#### WORK TASK
Look below for the line that contains "stage | startpoint", then copy it and each following line exactly, through and including the line that contains "or4,51,0.0037".

Collected data:

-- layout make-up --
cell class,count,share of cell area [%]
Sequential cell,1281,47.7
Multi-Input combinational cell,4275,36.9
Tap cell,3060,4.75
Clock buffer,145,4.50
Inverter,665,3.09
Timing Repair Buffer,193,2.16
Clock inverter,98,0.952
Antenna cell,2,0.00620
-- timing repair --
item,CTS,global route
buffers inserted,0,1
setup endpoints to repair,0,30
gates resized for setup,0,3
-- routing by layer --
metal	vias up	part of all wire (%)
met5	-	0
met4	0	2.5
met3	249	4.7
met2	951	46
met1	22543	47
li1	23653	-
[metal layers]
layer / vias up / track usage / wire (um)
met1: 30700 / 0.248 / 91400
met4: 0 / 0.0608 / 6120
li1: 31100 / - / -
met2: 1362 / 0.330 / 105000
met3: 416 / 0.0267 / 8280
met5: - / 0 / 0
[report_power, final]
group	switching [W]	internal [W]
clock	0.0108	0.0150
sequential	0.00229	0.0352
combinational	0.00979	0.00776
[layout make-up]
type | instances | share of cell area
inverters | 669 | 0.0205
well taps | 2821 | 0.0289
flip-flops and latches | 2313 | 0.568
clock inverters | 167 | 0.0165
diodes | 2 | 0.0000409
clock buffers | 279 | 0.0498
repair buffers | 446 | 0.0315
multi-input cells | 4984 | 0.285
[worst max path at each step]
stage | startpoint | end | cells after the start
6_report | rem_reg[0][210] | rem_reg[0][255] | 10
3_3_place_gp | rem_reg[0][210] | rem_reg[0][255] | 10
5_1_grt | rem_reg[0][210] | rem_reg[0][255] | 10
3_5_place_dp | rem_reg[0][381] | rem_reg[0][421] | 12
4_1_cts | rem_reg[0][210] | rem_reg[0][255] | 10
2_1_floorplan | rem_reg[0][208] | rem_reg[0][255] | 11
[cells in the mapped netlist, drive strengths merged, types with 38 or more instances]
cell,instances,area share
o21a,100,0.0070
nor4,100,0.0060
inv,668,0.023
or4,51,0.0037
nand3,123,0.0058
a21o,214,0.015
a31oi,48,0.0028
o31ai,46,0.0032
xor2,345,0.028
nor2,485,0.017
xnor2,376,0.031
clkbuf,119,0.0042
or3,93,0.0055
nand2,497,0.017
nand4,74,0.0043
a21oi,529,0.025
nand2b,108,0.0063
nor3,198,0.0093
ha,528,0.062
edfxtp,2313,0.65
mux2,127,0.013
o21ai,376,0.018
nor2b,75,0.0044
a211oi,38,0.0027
$ cat config.mk
export PLATFORM = sky130hd
export DESIGN_NAME = top_k_largest_tracker
export DESIGN_NICKNAME = d
export VERILOG_FILES = /design/src/rtl/core/tkl_pkg.sv /design/src/rtl/core/tkl_store.sv /design/src/rtl/core/tkl_drain.sv /design/src/rtl/core/top_k_largest_tracker.sv
export VERILOG_INCLUDE_DIRS = /design/src /design/src/rtl/core
export SDC_FILE = /design/constraint.sdc
export NUM_CORES = 2
export LEC_CHECK = 0
export BUFFER_PORTS_ARGS = -buffer_cell sky130_fd_sc_hd__buf_2
export CAP_MARGIN = 20
export CELL_PAD_IN_SITES_DETAIL_PLACEMENT = 0
export CELL_PAD_IN_SITES_GLOBAL_PLACEMENT = 1
export CORE_MARGIN = 1
export CORE_UTILIZATION = 40
export DETAILED_ROUTE_END_ITERATION = 10
export PLACE_DENSITY = 0.62
export SLEW_MARGIN = 15
export SYNTH_ARGS = -nofsm -noshare
export SYNTH_HDL_FRONTEND = slang
export SYNTH_SLANG_ARGS = --single-unit
export TNS_END_PERCENT = 10
$ cat constraint.sdc
create_clock -name clk -period 18.5 [get_ports clk]
set_input_delay 1.85 -clock clk [delete_from_list [all_inputs] [get_ports clk]]
set_output_delay 1.85 -clock clk [all_outputs]
set_load 0.1 [all_outputs]
File: src/rtl/cabct_pkg.sv
// shared constants and types for the circle and box collision test
package cabct_pkg;

   localparam int COORD_BITS_DEFAULT = 24;
   localparam int MODE_BITS          = 2;

   typedef enum logic [MODE_BITS-1:0] {
      MODE_CIRCLE_CIRCLE = 2'd0,
      MODE_CIRCLE_BOX    = 2'd1,
      MODE_BOX_BOX       = 2'd2,
      MODE_UNUSED        = 2'd3
   } mode_type;

   typedef struct packed {
      logic force_hit;
      logic use_cmp;
   } flags_type;

endpackage

File: src/rtl/cabct_prep.sv
// first stage: per-mode differences, nearest box point and decided flags
module cabct_prep #(
   parameter int COORD_BITS = cabct_pkg::COORD_BITS_DEFAULT
) (
   input  logic                                clock,
   input  logic                                enable,
   input  logic [cabct_pkg::MODE_BITS-1:0]     mode,
   input  logic signed [COORD_BITS-1:0]        a_x_lo,
   input  logic signed [COORD_BITS-1:0]        a_y_lo,
   input  logic signed [COORD_BITS-1:0]        a_x_hi_or_radius,
   input  logic signed [COORD_BITS-1:0]        a_y_hi,
   input  logic signed [COORD_BITS-1:0]        b_x_lo,
   input  logic signed [COORD_BITS-1:0]        b_y_lo,
   input  logic signed [COORD_BITS-1:0]        b_x_hi_or_radius,
   input  logic signed [COORD_BITS-1:0]        b_y_hi,
   output logic signed [COORD_BITS:0]          dx_ff,
   output logic signed [COORD_BITS:0]          dy_ff,
   output logic signed [COORD_BITS:0]          r_ff,
   output cabct_pkg::flags_type                flags_ff
);

   logic signed [COORD_BITS:0] ax0, ay0, ax1, bx0, by0, bx1, by1;
   logic signed [COORD_BITS:0] dx_in, dy_in, r_in;
   cabct_pkg::flags_type       flags_in;
   logic below_x, above_x, below_y, above_y, in_box, box_hit;

   assign ax0 = {a_x_lo[COORD_BITS-1], a_x_lo};
   assign ay0 = {a_y_lo[COORD_BITS-1], a_y_lo};
   assign ax1 = {a_x_hi_or_radius[COORD_BITS-1], a_x_hi_or_radius};
   assign bx0 = {b_x_lo[COORD_BITS-1], b_x_lo};
   assign by0 = {b_y_lo[COORD_BITS-1], b_y_lo};
   assign bx1 = {b_x_hi_or_radius[COORD_BITS-1], b_x_hi_or_radius};
   assign by1 = {b_y_hi[COORD_BITS-1], b_y_hi};

   assign below_x = a_x_lo < b_x_lo;
   assign above_x = a_x_lo > b_x_hi_or_radius;
   assign below_y = a_y_lo < b_y_lo;
   assign above_y = a_y_lo > b_y_hi;
   assign in_box  = !(below_x || above_x || below_y || above_y);
   assign box_hit = !(a_x_hi_or_radius < b_x_lo || a_x_lo > b_x_hi_or_radius ||
                      a_y_hi < b_y_lo || a_y_lo > b_y_hi);

   always_comb begin
      dx_in    = '0;
      dy_in    = '0;
      r_in     = '0;
      flags_in = '0;
      unique case (cabct_pkg::mode_type'(mode))
         cabct_pkg::MODE_CIRCLE_CIRCLE: begin
            dx_in            = ax0 - bx0;
            dy_in            = ay0 - by0;
            r_in             = ax1 + bx1;
            flags_in.use_cmp = 1'b1;
         end
         cabct_pkg::MODE_CIRCLE_BOX: begin
            // clamp of the centre to the box, min tested first
            if (below_x) begin
               dx_in = ax0 - bx0;
            end else if (above_x) begin
               dx_in = ax0 - bx1;
            end
            if (below_y) begin
               dy_in = ay0 - by0;
            end else if (above_y) begin
               dy_in = ay0 - by1;
            end
            r_in               = ax1;
            flags_in.use_cmp   = 1'b1;
            flags_in.force_hit = in_box;
         end
         cabct_pkg::MODE_BOX_BOX: begin
            flags_in.force_hit = box_hit;
         end
         default: begin
            flags_in = '0;
         end
      endcase
   end

   always_ff @(posedge clock) begin
      if (enable) begin
         dx_ff    <= dx_in;
         dy_ff    <= dy_in;
         r_ff     <= r_in;
         flags_ff <= flags_in;
      end
   end

endmodule

File: config.mk
export PLATFORM = sky130hd
export DESIGN_NAME = cabct_prep
export DESIGN_NICKNAME = d
export VERILOG_FILES = /design/src/rtl/cabct_pkg.sv /design/src/rtl/cabct_prep.sv
export SDC_FILE = /design/constraint.sdc
export NUM_CORES = 1
export LEC_CHECK = 0
export BUFFER_PORTS_ARGS = -buffer_cell sky130_fd_sc_hd__buf_2
export CORE_MARGIN = 1.5
export CORE_UTILIZATION = 60
export CTS_BUF_LIST = sky130_fd_sc_hd__clkbuf_2 sky130_fd_sc_hd__clkbuf_4 sky130_fd_sc_hd__clkbuf_8
export DETAILED_ROUTE_END_ITERATION = 6
export HOLD_SLACK_MARGIN = 0.03
export PLACE_DENSITY = 0.95
export REMOVE_ABC_BUFFERS = 1
export SETUP_SLACK_MARGIN = 0.02
export SLEW_MARGIN = 30
export SYNTH_ARGS = -nofsm -noshare
export SYNTH_HDL_FRONTEND = slang
export SYNTH_SLANG_ARGS = --single-unit
File: constraint.sdc
create_clock -name clock -period 4.7 [get_ports clock]
set_input_delay 0.705 -clock clock [delete_from_list [all_inputs] [get_ports clock]]
set_output_delay 0.705 -clock clock [all_outputs]
set_load 0.02 [all_outputs]
# Word-level counts from Yosys, hierarchy flattened
# Cells that the tools add are included.
[classes]
order_cmp = 6
n_eq_ne = 2
n_addsub = 5
mux = 9
n_reduce_logical = 10
[ops]
columns = ["operator", "n"]
rows = [
  ["$pmux 25 s2", 3],
  ["$mux 25", 4],
  ["$sub 24x24->25", 4],
  ["$lt 24x24->1", 4],
  ["$gt 24x24->1", 2],
  ["$add 24x24->25", 1],
  ["$logic_or 1x1->1", 6],
  ["$eq 2x1->1 const B", 1],
  ["$eq 2x2->1 const B", 1],
  ["$logic_not 1->1", 2],
  ["$logic_not 2->1", 1],
  ["$pmux 1 s2", 1],
  ["$reduce_or 2->1", 1],
  ["$mux 1", 1],
]
[word_totals]
out_inout_bits = 77
elab_cells = 37
register_bits = 77
inputBits = 196

# Depth between registers and ports, before layout
# Gate-level depths: netlist (run 1).
[depth]
word_depth = 6
mapped_depth = 13
ltp_nobuf = 13

# Worst setup path after synthesis (run 1)
# OpenSTA, ideal clock, no wires.
[synth_path]
path_kind = "input to register"
from = "input b_x_hi_or_radius[3]"
to = "register dx_ff[14] (data pin)"
setup_time_ns = 0.264
n_path_buf = 2
path_slack_ns = 1.442
t_arrival_ns = 2.994
t_required_ns = 4.436
path_stages = 12
path_cell_list = "inv_1 -> ha_1 -> a21o_1 -> a211oi_2 -> o21ai_4 -> a2111oi_4 -> o41ai_4 -> a221oi_2 -> or3_1 -> buf_6 -> buf_12 -> o22ai_2"
[synth_between]
elab_chain_cells = 4
elab_cells_between_ends = 5
cone_classes = "add/sub (1); order compare (1); mux (3)"
[synth_lines]
columns = ["element", "line", "source"]
rows = [
  ["start: declaration", "cabct_prep.sv:14", "input logic signed [COORD_BITS-1:0] b_x_hi_or_radius,"],
  ["$sub 24x24->25 / $gt 24x24->1 (equally long branches)", "cabct_prep.sv:60, cabct_prep.sv:36", ""],
  ["$mux 25 *", "cabct_prep.sv:59", "end else if (above_x) begin"],
  ["$mux 25 *", "cabct_prep.sv:57", "if (below_x) begin"],
  ["$pmux 25 s2 *", "cabct_prep.sv:48", "unique case (cabct_pkg::mode_type'(mode))"],
  ["named net dx_in[14]", "cabct_prep.sv:23", "logic signed [COORD_BITS:0] dx_in, dy_in, r_in;"],
  ["end signal: assignment", "cabct_prep.sv:82", "dx_ff <= dx_in;"],
  ["end: declaration", "cabct_prep.sv:16", "output logic signed [COORD_BITS:0] dx_ff,"],
]
# The timed path passes the listed nets; every way through them passes the cells marked *.
# A chain may end at the register's enable or synchronous reset.

# Worst setup path in the final report (run 1)
[layout_path]
from = "input b_x_lo[22]"
to = "register dx_ff[22] (data pin)"
[layout_between]
elab_chain_cells = 3
elab_cells_between_ends = 4
cone_classes = "add/sub (1); order compare (1); mux (2)"
[layout_lines]
columns = ["element", "line", "source"]
rows = [
  ["start: declaration", "cabct_prep.sv:12", "input logic signed [COORD_BITS-1:0] b_x_lo,"],
  ["$sub 24x24->25 / $lt 24x24->1 (equally long branches)", "cabct_prep.sv:50, cabct_prep.sv:58, cabct_prep.sv:35", ""],
  ["$mux 25", "cabct_prep.sv:57", ""],
  ["$pmux 25 s2 *", "cabct_prep.sv:48", ""],
  ["named net dx_in[22]", "cabct_prep.sv:23", ""],
]
# Marked as above.

==> results.yml, run 1 <==
synth:
  ys_seq_area_frac: 0.225
  async_reset_ff_frac: 0
  netlist_instances: 1193
  yosysTopAreaCell: "edfxtp_1"
  ys_seq_elements: 77
  synth.avg_cell_area_um2: 8.61
  yosysWarningCount: 0
  ys_types: 71
  synthTopCellsByArea: "edfxtp_1 23%, ha_1 21%, inv_1 5.1%"
  syn_area_mm2: 0.0103
  synth_edf_count: 77
  synthFlopType: "edfxtp_1"
  synth_top_area_frac: 0.225
clock_tree:
  cts-htree-levels: 3
  cts_buffers: 9
  cts_setup_buffers: 0
  cts_sinks: 77
  ctsResizeCount: 0
  clk_pin_slew_worst_paths_ns: 0.10
  clockBufferDepth: 2
  cts_hold_buf: 0
  tritoncts: "yes"
  root_buffer: "clkbuf_8"
timing:
  final-setup-viol-count: 0
  finalCritPeriodShare: 0.763
  worstMarginPinSlew_ns: 0.807
  rsz0062_at_grt: "no"
  slew_violations: 0
  fin_hold_ws_ns: 0.670
  hold_viol_final: 0
  fmax_mhz: 279
  finalSetupTns_ns: 0
  finalCriticalPeriod_ns: 3.59
  slew-limit-headroom: 0.456
placement:
  routabilityCongestion: 0.992
  hpwl_um: 25400
  dp.cells: 1666
  io_buffers: 272
drt:
  drt-met1-wl_um: 12200
  vias: 10351
  wl_per_cell_um: 18.3
  wl_um: 30800
  dr_wl_met2_um: 15200
  drc: 0
  antenna_left: 0
  post_drt_via_cell_ratio: 6.14
  top_layer_used: "met4"
  first_pass_iters: 6
  route.met3.wl_um: 2350
  drt_first_iter_violations: 792
floorplanning:
  coreArea_mm2: 0.0166
  num_rows: 47
  dieArea_mm2: 0.0179
  initial_utilization: 0.617
  die_h_um: 134
  die-width_um: 134
  ios: 273
setup_path:
  cp.arrival_ns: 3.78
  worstPathRequired_ns: 4.89
  slowest_stage: "or3_2"
  start_kind: "input pin"
  worstSetupStartpoint: "b_x_lo[22]"
  cp_max_fo: 25
  cpPeakStageDelay_ns: 0.78
  cp_cell_sequence: "buf_2 > inv_1 > ha_1 > nand2_1 > or3_1 > or3_1 > a21boi_0 > nand2_1 > or3_2 > o22ai_1"
  cp-end-kind: "register"
  crit_type: "in -> reg"
min_path:
  hp-start: "a_x_hi_or_radius[7]"
  hold_path.class: "in -> reg"
power_and_ir_drop:
  p_per_area_mw_per_mm2: 241
  p_leak_nw: 5.97
  ir_drop_uv: 169
cells_and_area:
  instances_no_fill: 1685
  layout_commonest_cell: "buf_2"
  nNetsFinal: 1828
  drive_above_1_share: 0.220
  fillers: 1286
  syn2layout_area_growth_pct: 17.4
  final_cell_mix: "271 x buf_2, 170 x ha_1, 140 x inv_1"
global_routing:
  grt_pass1_wl_um: 48700
  first_global_vias: 9924
  grt_overflow: 0
  antenna_found_initial: 3
  grt_max_degree: 78
  track_usage: 0.337
outcome:
  outcome: "complete, no violations"
run:
  cap_violations: 0
power by group:
part           total [mW]  switching [mW]  internal (mW)  leakage [nW]
clock               0.581           0.279          0.302         0.110
combinational        1.44           0.854          0.587          5.12
sequential          0.887          0.0260          0.861         0.740
worst max-delay path: cells and delay by family:
kind	cells	cell delay [ns]
adder cells (fa/ha/maj)	1	0.39
AND/OR/NAND/NOR	5	1.85
buffers and inverters	2	0.13
AO/OA/AOI/OAI	2	0.69
layer usage:
metal,vias to the layer above,global-route usage
li1,4964,-
met1,4760,0.417
met2,543,0.601
met3,84,0.0378
met4,0,0.129
met5,-,0
per-stage QoR:
stage / instance area [um^2] / util / total power [mW] / setup slack (ns)
finish: 12100 / 0.724 / 2.91 / 1.11
global route: 12100 / 0.724 / 3.06 / 0.908
CTS: 12000 / 0.724 / 2.88 / 1.18
detailed placement: 11800 / 0.710 / 2.31 / 0.822
global placement: 11800 / 0.710 / 2.27 / 0.583
floorplan: 10100 / - / 1.87 / 0.897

#### ANSWER FOR THE TASK
stage | startpoint | end | cells after the start
6_report | rem_reg[0][210] | rem_reg[0][255] | 10
3_3_place_gp | rem_reg[0][210] | rem_reg[0][255] | 10
5_1_grt | rem_reg[0][210] | rem_reg[0][255] | 10
3_5_place_dp | rem_reg[0][381] | rem_reg[0][421] | 12
4_1_cts | rem_reg[0][210] | rem_reg[0][255] | 10
2_1_floorplan | rem_reg[0][208] | rem_reg[0][255] | 11
[cells in the mapped netlist, drive strengths merged, types with 38 or more instances]
cell,instances,area share
o21a,100,0.0070
nor4,100,0.0060
inv,668,0.023
or4,51,0.0037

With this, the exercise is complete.